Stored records
File: src/rtl/fault_snapshot_readout.sv
// Fault snapshot store with management serial bus read-out
// What this block does
// - Selector command reports stored snapshot count and picks the record read.
// - Input voltage sits in record bits 31:16.
// - Output voltage sits in record bits 47:32.
// - Output current sits in record bits 63:48.
// - Duty cycle in percent sits in record bits 95:80.
// - Tick count low part on top, most significant byte below it.
// - Four-bit state from about 4 ms before the fault, fixed encoding.
// - Four-bit state at fault detection, same encoding.
// - Bit 159 sync fault, bit 158 averaged overcurrent fault, 1 = fault.
`timescale 1ns/10ps
module fault_snapshot_readout
  import snapshot_pkg::*;
(
  // Clock and reset
  input wire logic clock,
  input wire logic rstn,
  // Management bus pins
  input wire logic scl_in,
  input wire logic sda_in,
  output logic sda_out,
  output logic sda_oe,
  // Snapshot capture
  input wire logic cap_valid,
  input wire logic [15:0] cap_event_id,
  input wire logic [15:0] cap_vin,
  input wire logic [15:0] cap_vout,
  input wire logic [15:0] cap_iout,
  input wire logic [15:0] cap_temp,
  input wire logic [15:0] cap_duty,
  input wire ctrl_state_type cap_old_state,
  input wire ctrl_state_type cap_err_state,
  input wire logic cap_sync_fault,
  input wire logic cap_avg_oc_fault,
  input wire logic [7:0] cap_ticks_hi,
  input wire logic [31:0] cap_ticks_lo,
  // Status
  output logic [3:0] stored_count
);
  logic [REC_BITS-1:0] otp_mem [DEPTH];
  logic [REC_BITS-1:0] cap_record;
  logic scl_m_reg, scl_s_reg, scl_p_reg;
  logic sda_m_reg, sda_s_reg, sda_p_reg;
  bus_state_type state_reg, state_next;
  logic [2:0] bit_reg, bit_next;
  logic [7:0] shift_reg, shift_next;
  logic is_addr_reg, is_addr_next;
  logic have_cmd_reg, have_cmd_next;
  logic rd_reg, rd_next;
  logic ack_pend_reg, ack_pend_next;
  logic [7:0] cmd_reg, cmd_next;
  logic [4:0] nbyte_reg, nbyte_next;
  logic [2:0] sel_reg, sel_next;
  logic [3:0] count_reg, count_next;
  logic oe_reg, oe_next;
  logic scl_rise, scl_fall, start_cond, stop_cond;
  logic [7:0] rx_byte, tx_byte;

  // Record assembly
  always_comb begin
    cap_record = '0;
    cap_record[ID_LSB +: 16] = cap_event_id;
    cap_record[VIN_LSB +: 16] = cap_vin;
    cap_record[VOUT_LSB +: 16] = cap_vout;
    cap_record[IOUT_LSB +: 16] = cap_iout;
    cap_record[TEMP_LSB +: 16] = cap_temp;
    cap_record[DUTY_LSB +: 16] = cap_duty;
    cap_record[AVG_OC_BIT] = cap_avg_oc_fault;
    cap_record[SYNC_BIT] = cap_sync_fault;
    cap_record[ERR_STATE_LSB +: 4] = cap_err_state;
    cap_record[OLD_STATE_LSB +: 4] = cap_old_state;
    cap_record[TICKS_HI_LSB +: 8] = cap_ticks_hi;
    cap_record[TICKS_LO_LSB +: 32] = cap_ticks_lo;
  end

  // Store: each slot is programmed once, until a reset clears the count and writes restart at slot 0
  always_ff @(posedge clock) begin
    if (cap_valid && count_reg < DEPTH_CNT) begin
      otp_mem[count_reg[2:0]] <= cap_record;
    end
  end

  // Pin synchronisers and edge detection
  always_ff @(posedge clock or negedge rstn) begin
    if (!rstn) begin
      scl_m_reg <= 1'b1;
      scl_s_reg <= 1'b1;
      scl_p_reg <= 1'b1;
      sda_m_reg <= 1'b1;
      sda_s_reg <= 1'b1;
      sda_p_reg <= 1'b1;
    end else begin
      scl_m_reg <= scl_in;
      scl_s_reg <= scl_m_reg;
      scl_p_reg <= scl_s_reg;
      sda_m_reg <= sda_in;
      sda_s_reg <= sda_m_reg;
      sda_p_reg <= sda_s_reg;
    end
  end

  assign scl_rise = scl_s_reg & ~scl_p_reg;
  assign scl_fall = ~scl_s_reg & scl_p_reg;
  assign start_cond = scl_s_reg & scl_p_reg & sda_p_reg & ~sda_s_reg;
  assign stop_cond = scl_s_reg & scl_p_reg & ~sda_p_reg & sda_s_reg;
  assign rx_byte = {shift_reg[6:0], sda_s_reg};

  // Byte to send for the current read position
  always_comb begin
    tx_byte = FILL_BYTE;
    if (cmd_reg == CMD_EVENT_READ) begin
      if (nbyte_reg == 5'h00) begin
        tx_byte = {3'h0, REC_BYTES};
      end else if (nbyte_reg <= REC_BYTES) begin
        tx_byte = otp_mem[sel_reg][(nbyte_reg - 5'h01) * 8 +: 8];
      end
    end else if (cmd_reg == CMD_SELECTOR && nbyte_reg == 5'h00) begin
      tx_byte = {4'h0, count_reg};
    end
  end

  // Bus protocol and register next values
  always_comb begin
    state_next = state_reg;
    bit_next = bit_reg;
    shift_next = shift_reg;
    is_addr_next = is_addr_reg;
    have_cmd_next = have_cmd_reg;
    rd_next = rd_reg;
    ack_pend_next = ack_pend_reg;
    cmd_next = cmd_reg;
    nbyte_next = nbyte_reg;
    sel_next = sel_reg;
    oe_next = oe_reg;
    count_next = count_reg;
    if (cap_valid && count_reg < DEPTH_CNT) begin
      count_next = count_reg + 4'h1;
    end
    if (start_cond) begin
      state_next = BUS_RX;
      bit_next = 3'h0;
      is_addr_next = 1'b1;
      ack_pend_next = 1'b0;
      oe_next = 1'b0;
    end else if (stop_cond) begin
      state_next = BUS_IDLE;
      have_cmd_next = 1'b0;
      oe_next = 1'b0;
    end else begin
      case (state_reg)
        BUS_IDLE: begin
          oe_next = 1'b0;
        end
        BUS_RX: begin
          if (scl_rise && !ack_pend_reg) begin
            shift_next = rx_byte;
            bit_next = bit_reg + 3'h1;
            if (bit_reg == 3'h7) begin
              ack_pend_next = 1'b1;
              if (is_addr_reg) begin
                is_addr_next = 1'b0;
                rd_next = rx_byte[0];
                nbyte_next = 5'h00;
                if (rx_byte[7:1] != DEV_ADDR) begin
                  state_next = BUS_IDLE;
                  ack_pend_next = 1'b0;
                end
              end else if (!have_cmd_reg) begin
                have_cmd_next = 1'b1;
                cmd_next = rx_byte;
              end else if (cmd_reg == CMD_SELECTOR &&
                           rx_byte < {4'h0, count_reg}) begin
                sel_next = rx_byte[2:0];
              end
            end
          end else if (scl_fall && ack_pend_reg) begin
            ack_pend_next = 1'b0;
            oe_next = 1'b1;
            state_next = BUS_RACK;
          end
        end
        BUS_RACK: begin
          if (scl_fall) begin
            bit_next = 3'h0;
            if (rd_reg) begin
              shift_next = tx_byte;
              oe_next = ~tx_byte[7];
              state_next = BUS_TX;
            end else begin
              oe_next = 1'b0;
              state_next = BUS_RX;
            end
          end
        end
        BUS_TX: begin
          if (scl_fall) begin
            bit_next = bit_reg + 3'h1;
            if (bit_reg == 3'h7) begin
              oe_next = 1'b0;
              state_next = BUS_TACK;
            end else begin
              shift_next = {shift_reg[6:0], 1'b0};
              oe_next = ~shift_reg[6];
            end
          end
        end
        BUS_TACK: begin
          if (scl_rise) begin
            if (sda_s_reg) begin
              state_next = BUS_IDLE;
            end else begin
              nbyte_next = (nbyte_reg == 5'h1F) ? nbyte_reg :
                           nbyte_reg + 5'h01;
              state_next = BUS_RACK;
            end
          end
        end
        default: begin
          state_next = BUS_IDLE;
          oe_next = 1'b0;
        end
      endcase
    end
  end

  always_ff @(posedge clock or negedge rstn) begin
    if (!rstn) begin
      state_reg <= BUS_IDLE;
      bit_reg <= 3'h0;
      shift_reg <= 8'h00;
      is_addr_reg <= 1'b0;
      have_cmd_reg <= 1'b0;
      rd_reg <= 1'b0;
      ack_pend_reg <= 1'b0;
      cmd_reg <= 8'h00;
      nbyte_reg <= 5'h00;
      sel_reg <= 3'h0;
      count_reg <= 4'h0;
      oe_reg <= 1'b0;
      sda_out <= 1'b0;
    end else begin
      state_reg <= state_next;
      bit_reg <= bit_next;
      shift_reg <= shift_next;
      is_addr_reg <= is_addr_next;
      have_cmd_reg <= have_cmd_next;
      rd_reg <= rd_next;
      ack_pend_reg <= ack_pend_next;
      cmd_reg <= cmd_next;
      nbyte_reg <= nbyte_next;
      sel_reg <= sel_next;
      count_reg <= count_next;
      oe_reg <= oe_next;
      sda_out <= 1'b0;
    end
  end

  assign sda_oe = oe_reg;
  assign stored_count = count_reg;
endmodule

◆ **YOUR OBJECTIVE**
In the records above, the line with "cap_record = '0;" marks the start and the line with "end else if (cmd_reg == CMD_SELECTOR && nbyte_reg" marks the end; copy that stretch exactly, both lines included, and nothing else.

◆ **THE COMPLETED TASK**
    cap_record = '0;
    cap_record[ID_LSB +: 16] = cap_event_id;
    cap_record[VIN_LSB +: 16] = cap_vin;
    cap_record[VOUT_LSB +: 16] = cap_vout;
    cap_record[IOUT_LSB +: 16] = cap_iout;
    cap_record[TEMP_LSB +: 16] = cap_temp;
    cap_record[DUTY_LSB +: 16] = cap_duty;
    cap_record[AVG_OC_BIT] = cap_avg_oc_fault;
    cap_record[SYNC_BIT] = cap_sync_fault;
    cap_record[ERR_STATE_LSB +: 4] = cap_err_state;
    cap_record[OLD_STATE_LSB +: 4] = cap_old_state;
    cap_record[TICKS_HI_LSB +: 8] = cap_ticks_hi;
    cap_record[TICKS_LO_LSB +: 32] = cap_ticks_lo;
  end

  // Store: each slot is programmed once, until a reset clears the count and writes restart at slot 0
  always_ff @(posedge clock) begin
    if (cap_valid && count_reg < DEPTH_CNT) begin
      otp_mem[count_reg[2:0]] <= cap_record;
    end
  end

  // Pin synchronisers and edge detection
  always_ff @(posedge clock or negedge rstn) begin
    if (!rstn) begin
      scl_m_reg <= 1'b1;
      scl_s_reg <= 1'b1;
      scl_p_reg <= 1'b1;
      sda_m_reg <= 1'b1;
      sda_s_reg <= 1'b1;
      sda_p_reg <= 1'b1;
    end else begin
      scl_m_reg <= scl_in;
      scl_s_reg <= scl_m_reg;
      scl_p_reg <= scl_s_reg;
      sda_m_reg <= sda_in;
      sda_s_reg <= sda_m_reg;
      sda_p_reg <= sda_s_reg;
    end
  end

  assign scl_rise = scl_s_reg & ~scl_p_reg;
  assign scl_fall = ~scl_s_reg & scl_p_reg;
  assign start_cond = scl_s_reg & scl_p_reg & sda_p_reg & ~sda_s_reg;
  assign stop_cond = scl_s_reg & scl_p_reg & ~sda_p_reg & sda_s_reg;
  assign rx_byte = {shift_reg[6:0], sda_s_reg};

  // Byte to send for the current read position
  always_comb begin
    tx_byte = FILL_BYTE;
    if (cmd_reg == CMD_EVENT_READ) begin
      if (nbyte_reg == 5'h00) begin
        tx_byte = {3'h0, REC_BYTES};
      end else if (nbyte_reg <= REC_BYTES) begin
        tx_byte = otp_mem[sel_reg][(nbyte_reg - 5'h01) * 8 +: 8];
      end
    end else if (cmd_reg == CMD_SELECTOR && nbyte_reg == 5'h00) begin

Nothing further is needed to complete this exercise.